消火礼拝メッセージ(2016年3月20日夕礼拝)

shuichifujii2016-03-22


消火礼拝・・・みことばと賛美。罪の告白とともに、ろうそくの火を一つずつ消していくことで、主イエスの受難を深く覚ることを目的とした礼拝


 実は、ある方から「消火礼拝とはなんですか、神の怒りを消すのですか」とお尋ねいただいて、あらためて「ああ、そういう理解もできるのだな」と思いました。

「神の怒り」。みなさんは、どう思われるでしょうか。

不従順なものに神の怒りが下る。終わりの日に神の怒りが望む。
そういう表現は、新約聖書の中に確かにたくさんあります。
神は、人間の罪を怒っている。それゆえに、主イエスは、神の怒りを鎮める「なだめの供え物」「罪を償ういけにえ」となられたのだ。そういうみことばもあります。

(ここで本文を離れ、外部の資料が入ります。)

<file path="src/rtl/countdown_pkg.sv">
// Shared types and constants for the countdown timer.
package countdown_pkg;

    localparam int DEFAULT_WIDTH = 3;

    typedef enum logic [1:0] {
        IDLE = 2'd0,
        RUN  = 2'd1,
        HOLD = 2'd2,
        DONE = 2'd3
    } state_e;

endpackage

</file>
<file path="src/rtl/decrement_unit.sv">
// Combinational carry-lookahead x + all-ones (carry-in 0), i.e. x - 1 mod 2^WIDTH.
// c_out low means x was zero: the subtraction borrowed past the MSB.
module decrement_unit
    import countdown_pkg::*;
#(
    parameter int WIDTH = DEFAULT_WIDTH
) (
    input  logic [WIDTH-1:0] x,
    output logic [WIDTH-1:0] out,
    output logic             c_out
);

    localparam logic [WIDTH-1:0] ADDEND = '1;

    logic [WIDTH-1:0] gen;
    logic [WIDTH-1:0] prop;
    logic [WIDTH:0]   carry;

    assign gen  = x & ADDEND;
    assign prop = x | ADDEND;

    // Each carry is expanded as an OR of generate terms gated by the propagates above them.
    always_comb begin
        logic term;
        carry = '0;
        term  = 1'b0;
        for (int i = 1; i <= WIDTH; i++) begin
            for (int j = 0; j < i; j++) begin
                term = gen[j];
                for (int k = j + 1; k < i; k++) begin
                    term = term & prop[k];
                end
                carry[i] = carry[i] | term;
            end
        end
    end

    assign out   = x ^ ADDEND ^ carry[WIDTH-1:0];
    assign c_out = carry[WIDTH];

endmodule

</file>
<file path="src/rtl/countdown_timer.sv">
// Loadable down-counter with pause/hold, clocked on the falling edge of clk.
// Define COUNTDOWN_AUTO_RELOAD_EN to reload from the last loaded value on each borrow.
module countdown_timer
    import countdown_pkg::*;
#(
    parameter int WIDTH = DEFAULT_WIDTH
) (
    input  logic             clk,
    input  logic             reset_n,
    input  logic             load,
    input  logic [WIDTH-1:0] load_val,
    input  logic             start,
    input  logic             pause,
    output logic [WIDTH-1:0] count,
    output logic             borrow_out,
    output logic             busy,
    output logic             done
);

    state_e           state_q;
    logic [WIDTH-1:0] count_q;
    logic [WIDTH-1:0] count_d;
    logic             borrow_q;
    logic             dec_cout;
`ifdef COUNTDOWN_AUTO_RELOAD_EN
    logic [WIDTH-1:0] reload_q;
`endif

    decrement_unit #(.WIDTH(WIDTH)) u_dec (
        .x     (count_q),
        .out   (count_d),
        .c_out (dec_cout)
    );

    always_ff @(negedge clk or negedge reset_n) begin
        if (!reset_n) begin
            state_q  <= IDLE;
            count_q  <= '0;
            borrow_q <= 1'b0;
`ifdef COUNTDOWN_AUTO_RELOAD_EN
            reload_q <= '0;
`endif
        end else begin
            borrow_q <= 1'b0;
            case (state_q)
                IDLE, DONE: begin
                    if (load) begin
                        count_q <= load_val;
`ifdef COUNTDOWN_AUTO_RELOAD_EN
                        reload_q <= load_val;
`endif
                        state_q <= IDLE;
                    end else if (start && state_q == IDLE) begin
                        state_q <= (count_q != '0) ? RUN : DONE;
                    end
                end
                RUN: begin
`ifdef COUNTDOWN_AUTO_RELOAD_EN
                    if (start) begin
                        state_q <= IDLE;
                    end else
`endif
                    if (pause) begin
                        state_q <= HOLD;
                    end else begin
                        count_q <= count_d;
                        if (count_q == WIDTH'(1)) begin
                            borrow_q <= 1'b1;
`ifdef COUNTDOWN_AUTO_RELOAD_EN
                            if (reload_q != '0) begin
                                count_q <= reload_q;
                            end else begin
                                state_q <= DONE;
                            end
`else
                            state_q <= DONE;
`endif
                        end
                    end
                end
                HOLD: begin
`ifdef COUNTDOWN_AUTO_RELOAD_EN
                    if (start) begin
                        state_q <= IDLE;
                    end else
`endif
                    if (!pause) begin
                        state_q <= RUN;
                    end
                end
                default: state_q <= IDLE;
            endcase
        end
    end

    // RUN is only ever entered with a non-zero count, so a decrement from zero is a design bug.
    assert property (@(negedge clk) disable iff (!reset_n)
                     (state_q == RUN && !pause) |-> dec_cout)
        else $error("countdown_timer: decrement from zero in RUN");

    assign count      = count_q;
    assign borrow_out = borrow_q;
    assign busy       = (state_q == RUN) || (state_q == HOLD);
    assign done       = (state_q == DONE);

endmodule
</file>
<file path="config.mk">
export PLATFORM = sky130hd
export DESIGN_NAME = countdown_timer
export DESIGN_NICKNAME = d
export VERILOG_FILES = /design/src/rtl/countdown_pkg.sv /design/src/rtl/decrement_unit.sv /design/src/rtl/countdown_timer.sv
export SDC_FILE = /design/constraint.sdc
export NUM_CORES = 1
export LEC_CHECK = 0
export CORE_AREA = 2 2 39 41
export CTS_BUF_LIST = sky130_fd_sc_hd__clkbuf_16
export DETAILED_ROUTE_END_ITERATION = 12
export DIE_AREA = 0 0 41 43
export GPL_ROUTABILITY_DRIVEN = 0
export PLACE_DENSITY_LB_ADDON = 0.1
export SYNTH_ARGS = -nofsm -noshare
export SYNTH_HDL_FRONTEND = slang
export SYNTH_SLANG_ARGS = --single-unit
</file>
<file path="constraint.sdc">
create_clock -name clk -period 2.5 [get_ports clk]
set_input_delay 0.625 -clock clk [delete_from_list [all_inputs] [get_ports clk]]
set_output_delay 0.625 -clock clk [all_outputs]
set_load 0.05 [all_outputs]
</file>
* Word level (Yosys, flattened, before mapping) *
Cells that the tools add are included.

word-level totals
  register bits after elaboration = 6
  input bits = 8
  word-level logic and storage cells = 36
  output and inout port bits = 6

cells by class
  bitwise gates (word level) = 3
  eq/ne operators = 9
  multiplexer cells = 13
  reduce and logical (&&, ||, !) cells = 8

operators with widths
  operator            count
  $mux 2              6
  $mux 3              2
  $ne 2x2->1 const B  3
  $ne 3x3->1 const B  2
  $pmux 2 s3          1
  $pmux 3 s2          1
  $reduce_and 3->1    2
  $eq 2x2->1 const B  2
  $eq 3x1->1 const B  1
  $mux 1              3
  $not 3->3           1
  $reduce_bool 3->1   1
  $xor 3x3->3         1
  $eq 2x1->1 const B  1
  $logic_not 2->1     1
  $reduce_bool 2->1   1
  $reduce_or 2->1     1
  $logic_and 1x1->1   1
  $logic_or 1x1->1    1
  $or 1x1->1          1

* Longest topological paths before layout *
  depth after elaboration = 5
  depth in mapped cells = 6
  mapped depth without buffers = 6

* Hierarchy *
Synthesis repeated with hierarchy kept, for this count alone.

second synthesis, totals
  cells, all modules = 40
  area total of the unflattened synthesis = 426.7 um^2

by module, submodules not included
  module           cells each  sequential area each (um^2)  area an instance (um^2)  times used
  countdown_timer  32          150.1                        379.1                    1
  decrement_unit   8           0.0                          47.5                     1

==> results.md <==
- The setup violation total in the final timing report is 6.
- The total global routing overflow is 0.
- The die covers between 1500 and 2000 sq um.
- The startpoint type of the worst setup path is a flop.
- For this design, the slowest cell found on the critical path is dfrtn_1.
- STA puts the critical path data arrival time at between 2 and 2.5 ns.
- The post-detailed-route DRC marker count is 0.
- The count of antenna-violating nets left after detailed routing is 0.
- Dividing the detail-routed via count by the number of cells gives 4.61.
- The Yosys warning count is 0.
- The TritonCTS clock tree is yes.
- The largest stage delay on the critical path is 0.44 ns.
- The final reports fail on setup timing.
- The net total in the final layout is slightly below 90.
- The run finished, with violations left.
- The count of pins over their slew limit is 0.
- The starting utilization of the core area is about a third.
- The worst clock skew is roughly 0.00077 ns.
- For this design the ratio of total power to cell area is around 1600 nW/um^2.
- STA classifies the critical path endpoint as an output pin.
- The per-cell routed wire length is about 11 um.
- The worst-skew pair later-pin latency is 0.26 ns.
- 0 antenna diodes ended up in the layout.
- The reported max-cap violation count is 0.
- Clock tree synthesis found a total of 6 sinks.
- The slew of the pin with the lowest slew margin is 0.293 ns.
- The cell at the root of the clock tree is clkbuf_16.
- After legalization and detailed placement, the total HPWL measured approximately 700 um.
- The post-route netlist has a little under half of its cells at a drive strength greater than 1.
- The number of primary I/O pins is 14.
- The total CTS buffers is 3.
- The maximum level of the CTS H-tree is 1.
- The first routing iteration left 3 violations.
- The worst hold margin is 0.566 ns.
- The aggregate negative setup slack is -1.99 ns.
- The global-route total usage across every layer is ~14%.
- With fillers left out, the area of the finished cells amounts to between 800 and 900 sq um.
- The total routed wirelength is 954 um.
- The die is ~41 um wide.
- The critical path contains buffers and inverters numbering 2 combined.
- Along the worst path, the maximum fanout reaches 3.
- Clock-pin slew was measured on the worst setup and hold paths at approximately 0.030 ns.
- When the netlist entered floorplanning its net count stood at just under 60.
- The first-pass detailed-route iteration total is 4.
- The number of hold-slack violations in the final timing report came to 0.
- From bottom edge to top edge, the die measures between 40 and 50 um.
- At the placement stage, the worst setup path has a slack of -0.683 ns.
- Across the VDD grid, the largest voltage drop is about 0.00093 V.
- In this run, post-CTS hold repair placed 0 buffers.
- The pin count of the biggest net entering global routing is 8.
- The cell count after synthesis is 43.
- The detailed router placed 406 vias in this run.
- The count of different cell masters after synthesis is 16.
- The area after detailed placement is ~730 sq um.
- The static leakage is around 0.44 nW.
- The initial antenna violation count is 0.
- Counting along the longest clock path gives a buffer depth of 2.
- The global-route wire length before repair is around 1.6 mm.
- Counting flops and latches in the post-synthesis netlist gives 6.
- The core region is between 1000 and 1500 sq um.
- The worst min-delay path category is flop to flop.
- Sequential cells were found to cover around a third of the synthesized design area.
- The critical path goes through inv_2, ha_4, buf_12.
- The critical path is of the flop to output pin type.
- The power consumption is 1.38 mW.
- Setup repair after global routing could not meet its margin everywhere.
- The mapped netlist covers 444 sq um.
- STA puts the critical path data required time at 1.88 ns.
- Row generation in the floorplan step produced 14 rows.
- The port buffer count is 13.
- The synthesized area per cell is between 10 and 15 sq um.
- The minimum setup slack in the final design is -0.551 ns.
- The number of global-route vias before repair came to a little under 400.
- The area growth from synthesis to layout is 89.6%.
- The cell family contributing the most delay on the critical path is flip-flops.
- Measured against its own limit, the worst slew margin works out to 80.5%.
[registers in the layout, indices dropped and copies added, names as in the netlist]
signal	flops
state_q	2
borrow_out	1
count	3
[layer usage]
| metal | track usage, % | routed length (um) |
|---|---|---|
| met5 | 0 | 0 |
| met4 | 6.00 | 13 |
| met1 | 14.1 | 368 |
| met2 | 22.5 | 489 |
| met3 | 6.81 | 82 |
[final timing paths]
kind / start / endpoint / slack (ns) / cells after the start
worst max-delay path: state_q[0] / busy / -0.55 / 3
worst min-delay path: count[2] / borrow_out / 0.57 / 2
worst min register to register: count[2] / borrow_out / 0.57 / 2
max in group asynchronous: reset_n / borrow_out / 0.51 / 1
worst max register to register: state_q[0] / state_q[1] / 0.71 / 7
min in group asynchronous: reset_n / count[0] / 1.75 / 1
[stage by stage]
| step | std cells | utilization, % |
|---|---|---|
| after CTS | 85 | 59.6 |
| after global routing | 88 | 60.8 |
| final | 88 | 60.8 |
| after detailed placement | 80 | 52.4 |
| after global placement | 80 | 52.4 |
| after floorplan | 43 | - |
[area by class of cell]
cell class,count,area (sq um)
Sequential cell,6,150
Inverter,8,30.0
Clock buffer,3,75.1
Tap cell,16,20.0
Timing Repair Buffer,27,287
Multi-Input combinational cell,28,280
Fill cell,109,542
[where the power goes]
part           switching (mW)  internal, mW  leakage [nW]
combinational           0.441         0.503         0.327
clock                  0.0478         0.205        0.0370
sequential             0.0406         0.146        0.0732
[timing repair]
| action | in CTS | in global routing |
|---|---|---|
| endpoints found under the setup margin | 12 | 10 |
| gates resized for setup | 10 | 4 |
| buffers inserted | 2 | 3 |
| pin swaps | 5 | 3 |
[worst register-to-register path: stages, from the launching register on]
cell	delay [ns]
dfrtn_1	0.36
buf_4	0.14
buf_4	0.12
ha_1	0.29
nor2b_4	0.17
a222oi_1	0.30
buf_4	0.17
mux2i_1	0.06
[synth_stat cells]
library cell  instances  area (sq um)
a222oi_1              1          10.0
a22oi_1               2          15.0
a2bb2oi_1             1          8.76
and3_1                1          6.26
buf_6                 1          11.3
dfrtn_1               6           150
ha_1                  7          87.6
inv_1                 8          30.0
mux2i_1               6          60.1
nand2_1               2          7.51
nand2b_1              2          12.5
nor2_1                2          7.51
nor2b_4               1          13.8
o21ai_0               1          5.00
o22ai_1               1          6.26
o22ai_2               1          12.5
[cells in the final DEF (no fill, tap or decap)]
cell	instances
a222oi_1	1
nand2_1	2
ha_4	2
o21ai_0	1
o22ai_1	1
a2bb2oi_1	1
a22oi_1	2
clkbuf_2	2
inv_1	6
clkdlybuf4s50_1	4
nor2_2	1
buf_12	6
dfrtn_1	6
ha_1	5
nor2_1	1
nand2b_1	2
and3_1	1
mux2i_1	6
buf_4	14
buf_6	1
o22ai_2	1
nor2b_4	1
clkbuf_16	3
inv_2	2
[cells by family (layout without fill, tap and decap cells)]
| kind of cell | Yosys count | count (layout) | share of synthesized area (%) |
|---|---|---|---|
| buf+inv | 9 | 38 | 9.30 |
| simple gates | 8 | 8 | 10.7 |
| flops | 6 | 6 | 33.8 |
| mux | 6 | 6 | 13.5 |
| fa+ha+maj | 7 | 7 | 19.7 |
| compound gates | 7 | 7 | 13.0 |
Note: power is estimated with default switching activity, not from simulation.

神の怒り。そして主イエスの十字架は、その怒りの火を消す供え物。
消火礼拝は、そのような、神の怒りを消すという意味で、わたしたちは罪の告白をし、ろうそくの火を消していく、ということでしょうか?

そもそも、神の怒りとは、なんなのでしょう?

 わたしは酒田にいた時、節分の季節には、あの辺りには、「あまはげ」という鬼にふんした大人が、幼稚園にやってきて、子どもたちを脅すんです。わるいこはいないかーと、なまけているものはいないかーと、脅すんです。あれは本当に怖い。子どもはトラウマになるんじゃないかと思う。そうやって、脅して怖い思いをさせることで、悪いことをしないようにさせる。

 さて、神の怒りも、そういう「あまはげ」のような神が、怒っているので、わたしたちは「わるいことはもうしません」「ごめんなさい」と罪の告白をするということでしょうか。

 田舎に行くと、キリスト看板といって、「神の裁きがある」とか「神の怒りが下る」と、聖書の怖い短い言葉だけを切り出して、黒字に黄色の文字で太く書いて、張ってあります。あれなどもまさに、神はあまはげのように、怒っているのだから。悔い改めて、よい子になって、天国に入りなさいという、そういうメッセージを発信しているように読めます。

しかし、それは「福音」なのでしょうか。

 そもそも旧約聖書を開いてみれば、神様が怒るのには、理由があるわけです。
愛しているイスラエルの民が、神を捨てて、神ではないものに心ひかれるとき、イスラエルが戻ってくるようにと、神の怒りを、預言者がかたっていくわけです。

 ですから、「神のねたみ」、「ねたむ神」といういい方さえあります。(申命記5:9)。新共同訳聖書では「情熱の神」と訳していますけれども、いずれにしろ、愛しているからこそ、離れていくことに心痛め、引き戻そうと呼びかけている。

 その状態のことを、神の怒りと呼ぶのなら、「あまはげ」のように、悪いことをするものを脅し、罰を与え、ロボットのようにいうことを聞かせる神というイメージは、聖書の神ではないでしょう。

ちなみに「受難」という言葉は英語では、パッション。「情熱」という言葉でもあります。

 神が、天の親が、私たちをどれほど愛しているのか。その情熱の表れが、まさに、「神の怒り」という言葉で表現され、主イエスの受難につながっている。

わたしたちは、神の怒りが怖いので、悔い改めたり、罪を告白したりしているのではありません。それでは、心からの悔い改めにも、罪の告白にもならないのです。それではまるで、取調室で脅され、無理やり言わされた自白とかわりません。

「神の怒り」。それは主イエスの受難、十字架と切り離せないのです。

 人がどんなに神から離れても、「もうどうでもいい」「あなたとは無関係だ」と、神様は切り捨てられない。

 どんなに人が不従順でも、神は人との関わりを切ることをなさらない、愛の情熱が、神の怒りであり、そして罪ある人を、どうしても切り捨てられない神の究極的な愛が、主イエスの受難、十字架へと至ったからです。

神が怒り、「もう人間などしるか」と、捨ててしまったのが、主イエスの十字架なのではなく、
むしろ神が人を愛し、共にいたいと遣わされた主イエスを、人のほうが、「お前など知るか」と捨てた。それが受難であり十字架。

それでも、人を捨てず、そのような罪深い人をあきらめず、なお共にあることを願われる神の「情熱」は

十字架につけられた主イエスを、三日後に復活させ、神と人とが共にある救いを実現して下さるに至る。

この神の情熱。愛のパッションとしての主の受難、十字架を、

今、心から見上げていきたいと願います。